Varaha, an India-based carbon removal company working across Asia and Africa, just closed $20 million in Series B funding led by WestBridge Capital, marking the venture firm's first climate tech investment. The funding represents the initial tranche of a planned $45 million Series B round, positioning the company to dramatically expand its carbon removal operations across some of the world's most challenging agricultural markets. The timing couldn't be better: Varaha's model of working with smallholder farmers in developing economies is proving that high-quality carbon removal doesn't have to come with developed-world price tags, and major corporate buyers are taking notice. The company plans to use the capital to push into new markets including Vietnam and Indonesia while deepening its presence in existing geographies, and to continue rolling out its Industrial Partners Program, a biochar-focused model that allows industrial operators to generate verified carbon removal credits using Varaha's measurement and verification systems.
The investment comes on the heels of a major agreement with Microsoft signed in January 2026, committing to over 100,000 tonnes of carbon dioxide removal over three years through biochar projects in India.
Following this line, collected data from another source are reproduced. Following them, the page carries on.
This is an optimization exercise on Yosys and OpenROAD, whose aim is small area and a short achievable clock period, not a production implementation.
RTL that was checked went through simulation tests only; none was proved equivalent to the original.
Power figures rest on the tool's default switching activity, not on a simulated workload.

==> flow/design.v <==
`timescale 1ns/1ps
module pifo_reg
#(
    parameter L2_REG_WIDTH = 4,
    parameter RANK_WIDTH = 16,
    parameter META_WIDTH = 12
)
(
    input                       rst,
    input                       clk,
    output reg                  full,
    input                       insert,
    input [RANK_WIDTH-1:0]      rank_in,
    input [META_WIDTH-1:0]      meta_in,
    output reg                  valid_out,
    input                       remove,
    output [RANK_WIDTH-1:0]     rank_out,
    output [META_WIDTH-1:0]     meta_out,
    output reg                  max_valid_out,
    output [RANK_WIDTH-1:0]     max_rank_out,
    output [META_WIDTH-1:0]     max_meta_out,
    output reg [L2_REG_WIDTH:0] num_entries,
    output reg                  empty
);
    localparam N  = 2**L2_REG_WIDTH;
    localparam RW = RANK_WIDTH;
    localparam MW = META_WIDTH;
    localparam SW = L2_REG_WIDTH;
    localparam DW = RW + MW;            
    localparam EW = DW + SW;            
    function automatic gt_tree(input [RW-1:0] an, input [RW-1:0] b, input cin);
        reg [RW-1:0] g, l, gn;
        integer w, k;
        begin
            g = ~(an | b);
            l = an & b;
            for (w = RW; w > 1; w = w / 2)
                for (k = 0; k < w / 2; k = k + 1) begin
                    gn[k] = g[2*k+1] | (~l[2*k+1] & g[2*k]);
                    l[k]  = l[2*k+1] | (~g[2*k+1] & l[2*k]);
                    g[k]  = gn[k];
                end
            gt_tree = g[0] | (~l[0] & cin);
        end
    endfunction
    reg [EW-1:0] ent [0:N-1];
    reg [DW-1:0] max_d;
    reg [DW-1:0] p_d;
    reg [DW-1:0] p_o;     
    reg [SW-1:0] p_slot;
    reg [N-1:0]  c;       
    reg          cm;      
    reg          op_any;      
    reg          op_rem;      
    reg          ld0, dn0, hold0;
    reg          max_new, max_sec, max_keep;
    reg          insert_ltch;
    reg          calc_min_max;
    wire [EW-1:0] new_ent  = {p_slot, p_d};
    wire [EW-1:0] new_ent0 = {p_slot, p_o};
    wire [N-1:0] ld   = {{(N-1){op_any}} & c[N-1:1] & ~c[N-2:0], ld0};
    wire [N-1:0] up   = {{(N-1){op_any}} & c[N-2:0], 1'b0};
    wire [N-1:0] dn   = {{(N-1){op_rem}}, dn0};
    wire [N-1:0] hold = {~(({(N-1){op_any}} & c[N-1:1]) | {(N-1){op_rem}}), hold0};
    reg [EW-1:0] cur [0:N-1];
    reg [EW-1:0] nxt_up, nxt_dn;
    integer i;
    always @(*) begin
        for (i = 0; i < N; i = i + 1) begin
            nxt_up = (i > 0) ? ent[i-1] : {EW{1'b0}};
            if (i < N-1) begin
                nxt_dn = ent[i+1];
                nxt_dn[DW +: SW] = ent[i+1][DW +: SW] - (ent[i+1][DW +: SW] > ent[0][DW +: SW]);
            end else
                nxt_dn = {EW{1'b0}};
            cur[i] = ({EW{ld[i]}}   & ((i == 0) ? new_ent0 : new_ent))
                   | ({EW{up[i]}}   & nxt_up)
                   | ({EW{dn[i]}}     & nxt_dn)
                   | ({EW{hold[i]}} & ent[i]);
        end
    end
    wire [DW-1:0] cur_max = ({DW{max_new}}  & p_o)
                          | ({DW{max_sec}}  & ent[N-2][DW-1:0])
                          | ({DW{max_keep}} & max_d);
    assign rank_out     = ~cur[0][RW-1:0];
    assign meta_out     = cur[0][RW +: MW];
    assign max_rank_out = ~cur_max[RW-1:0];
    assign max_meta_out = cur_max[RW +: MW];
    always @(posedge clk) begin
        for (i = 0; i < N; i = i + 1)
            ent[i] <= cur[i];
        max_d <= cur_max;
    end
    wire nz      = |num_entries;
    wire is_full = num_entries[SW];
    wire do_rem  = remove & nz;
    wire do_ins  = ~do_rem & (insert | insert_ltch);
    wire [SW-1:0] cs_top = cur[N-1][DW +: SW];
    wire          rep_ok = is_full & ~remove;
    wire [N-1:0]  c_in;
    genvar g;
    generate
        for (g = 0; g < N; g = g + 1) begin : cmp
            wire v  = num_entries > g;
            wire sg = rep_ok & (cur[g][DW +: SW] > cs_top);
            assign c_in[g] = ~v | gt_tree(cur[g][RW-1:0], rank_in, sg);
        end
    endgenerate
    wire cm_in = nz & gt_tree(cur_max[RW-1:0], rank_in, 1'b0);
    wire [N-1:0] c_nx  = insert ? c_in : {1'b1, c[N-1:1]};
    wire         cm_nx = insert ? cm_in : (cm & nz);
    wire         go_ins = do_ins & ~rst;
    wire         go_rem = do_rem & ~rst;
    wire         go_rem0 = go_rem & (num_entries != 1);
    wire mn_nx = go_ins & (is_full ? (c_nx[N-1] & ~c_nx[N-2]) : ~cm_nx);
    wire ms_nx = go_ins & is_full & c_nx[N-2];
    always @(posedge clk) begin
        if (insert)
            p_d <= {meta_in, ~rank_in};
        if (insert | ~insert_ltch)
            p_o <= {meta_in, ~rank_in};
        c  <= c_nx;
        cm <= cm_nx;
        p_slot   <= is_full ? cs_top : num_entries[SW-1:0];
        op_any   <= go_ins;
        op_rem   <= go_rem;
        ld0      <= go_ins & c_nx[0];
        dn0      <= go_rem0;
        hold0    <= ~((go_ins & c_nx[0]) | go_rem0);
        max_new  <= mn_nx;
        max_sec  <= ms_nx;
        max_keep <= ~(go_ins & (is_full ? c_nx[N-1] : ~cm_nx));
    end
    always @(posedge clk) begin
        if (rst) begin
            valid_out <= 1'b0;
            max_valid_out <= 1'b0;
        end else begin
            if (insert | remove) begin
                valid_out <= 1'b0;
                max_valid_out <= 1'b0;
            end
            if (calc_min_max & nz) begin
                valid_out <= 1'b1;
                max_valid_out <= 1'b1;
            end
        end
    end
    always @(posedge clk) begin
        if (rst) begin
            num_entries <= 0;
            calc_min_max <= 0;
            insert_ltch <= 0;
            empty <= 1'b0;
            full <= 1'b0;
        end else begin
            calc_min_max <= 0;
            if (do_rem) begin
                if (num_entries == 1)
                    empty <= 1'b1;
                if (!insert)
                    full <= 1'b0;
                num_entries <= num_entries - 1'b1;
                calc_min_max <= 1;
                insert_ltch <= insert;
            end else if (do_ins) begin
                if (!is_full) begin
                    full <= (num_entries == N-1);
                    num_entries <= num_entries + 1'b1;
                end else
                    full <= 1'b1;
                empty <= 1'b0;
                calc_min_max <= 1;
                insert_ltch <= 0;
            end
        end
    end
endmodule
The Microsoft deal is significant not just for its size but for what it represents: a major tech company betting on carbon removal projects in the Global South at scale. The project involves developing 18 industrial gasification reactors that will source cotton stalks from smallholder farms in Maharashtra, with a total projected removal volume exceeding 2 million tonnes of CO2 over the project's lifetime. Biochar, the stable form of carbon produced when organic waste is heated in a low-oxygen environment, has emerged as one of the most promising carbon removal pathways because it's verifiable, permanent, and creates co-benefits for farmers who can use it as a soil amendment. Varaha's model connects farmers who have agricultural waste they can't use with industrial operators who have the infrastructure to convert that waste into biochar, creating a supply chain that generates carbon credits while solving a waste management problem for farming communities.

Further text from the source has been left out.